Researchers still aren't sure, but Berns says he believes the latter is true: as dogs evolved from wolves, they took with them the part of the brain that connects with faces. "I suspect if we could do this in wolves that we’d find the same thing.… maybe not to human faces, but certainly to wolf faces," he says. "Because it’s in such a primary sensory area of the brain and the visual system, I suspect that it’s common in all social species."

The study did not reveal whether react differently to the faces of their owners versus those of strangers, says Berns. "When we started this experiment, we had used pictures of the owners’ faces … We didn’t find anything. But that doesn’t mean that they don’t recognize familiar faces," he says.
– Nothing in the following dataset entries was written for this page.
$ cat /design/flow/config.mk
export PLATFORM = sky130hd
export DESIGN_NAME = booth_multiplier_32bit_pipeline
export DESIGN_NICKNAME = booth_multiplier_32bit_pipeline
export VERILOG_FILES = /design/flow/design.v
export SDC_FILE = /design/flow/constraint.sdc
export NUM_CORES = 4
export LEC_CHECK = 1
export CORE_UTILIZATION = 50
$ cat /design/flow/constraint.sdc
current_design booth_multiplier_32bit_pipeline

set clk_period 37.6
set clk_io_pct 0.2

create_clock -name clk0 -period $clk_period [get_ports {clk}]

set non_clock_inputs [all_inputs -no_clocks]
set_input_delay [expr $clk_period * $clk_io_pct] -clock clk0 $non_clock_inputs
set_output_delay [expr $clk_period * $clk_io_pct] -clock clk0 [all_outputs]
$ cat /design/flow/design.v
module booth_multiplier_32bit_pipeline(
    input clk,
    input rst_n,
    input signed[31:0] A,
    input signed[31:0] B,
    output signed [31:0] Out
);
    wire [31:0] Q15_nxt, acc16_nxt, multiplicand_temp_nxt;
    reg [31:0] Q15, acc16, multiplicand_temp;
    wire q016_nxt;
    reg q016;
    wire negative_nxt;
    reg negative;
    wire [63:0] product;
    assign Out = product[31:0];
    always @(posedge clk) begin
        if(~rst_n) begin
            Q15 <= 32'b0;
            q016 <= 1'b0;
            acc16 <= 32'b0;
            negative <= 1'b0;
            multiplicand_temp <= 32'b0;
        end else begin
            Q15 <= Q15_nxt;
            q016 <= q016_nxt;
            acc16 <= acc16_nxt;
            negative <= negative_nxt;
            multiplicand_temp <= multiplicand_temp_nxt;
        end
    end
    half_setup_0to15  stage1(.multiplier_i(A), 
                            .multiplicand_i(B), .acc16(acc16_nxt), .Q15(Q15_nxt), 
                            .q016(q016_nxt), .multiplicand_o(multiplicand_temp_nxt), .negative_o(negative_nxt));
    half_setup_16to31 stage2(.Q15(Q15), .q016(q016), 
                            .acc16(acc16), .multiplicand_i(multiplicand_temp), 
                            .negative_i(negative), .product_o(product));
endmodule
module half_setup_0to15(
    input signed[31:0] multiplier_i,
    input signed[31:0] multiplicand_i,
    output signed [31:0] multiplicand_o,
    output signed [31:0] Q15,
    output signed        q016,
    output signed [31:0] acc16,
    output negative_o  
);
	wire signed [31:0] Q[0:15];   
	wire signed [31:0] acc[0:16];  
	wire signed        q0[0:16];
    assign negative_o = ((multiplier_i[31] && !multiplicand_i[31]) || (multiplicand_i[31] && !multiplier_i[31])) ? 1'b1 : 1'b0;
    wire [31:0] multiplicand;
    assign multiplicand = (multiplicand_i[31] == 1) ? ~multiplicand_i+1 : multiplicand_i;
    assign multiplicand_o = multiplicand;
    wire [31:0] multiplier;
    assign multiplier = (multiplier_i[31] == 1) ? ~multiplier_i+1 : multiplier_i;
    assign Q15 = Q[15];
    assign q016 = q0[16];
    assign acc16 = acc[16];
    assign acc[0] = 31'd0;    
    assign q0[0] = 1'b0;    
    booth_substep step1(acc[0], multiplier, q0[0], multiplicand, acc[1], Q[0], q0[1]);
    genvar i;
    generate
        for (i = 1; i <= 15; i = i + 1) begin : step_block
            booth_substep step(acc[i], Q[i-1], q0[i], multiplicand, acc[i+1], Q[i], q0[i+1]);
        end
    endgenerate
endmodule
The study also didn't examine whether dogs can recognize emotions implied by distinct facial expressions, since the faces used in the study presented neutral expressions, though other research suggests this is possible. Berns also says he doubts that dogs experience facial "pareidolia" – a tendency of humans and primates to interpret any three circles in roughly the right distribution as two eyes and a mouth – though the study did not explore the phenomenon.

The study only used six dogs, but Berns says that doesn't limit the implications of their work. Although only those six could be trained to stay still, unrestrained and unsedated, in an fMRI while continuously watching images, the fact that the researchers consistently saw activity in the part of the brain they were looking for is enough.

"This is kind of more of an ‘existence’ question," Berns says. "Can we demonstrate in any dogs that they have these face regions? And the answer is yes. So the existence is there … It really wouldn’t matter if only one dog had it. The fact that we can find it in a dog, let alone six dogs, shows it’s not something that’s specific to humans or monkeys or apes."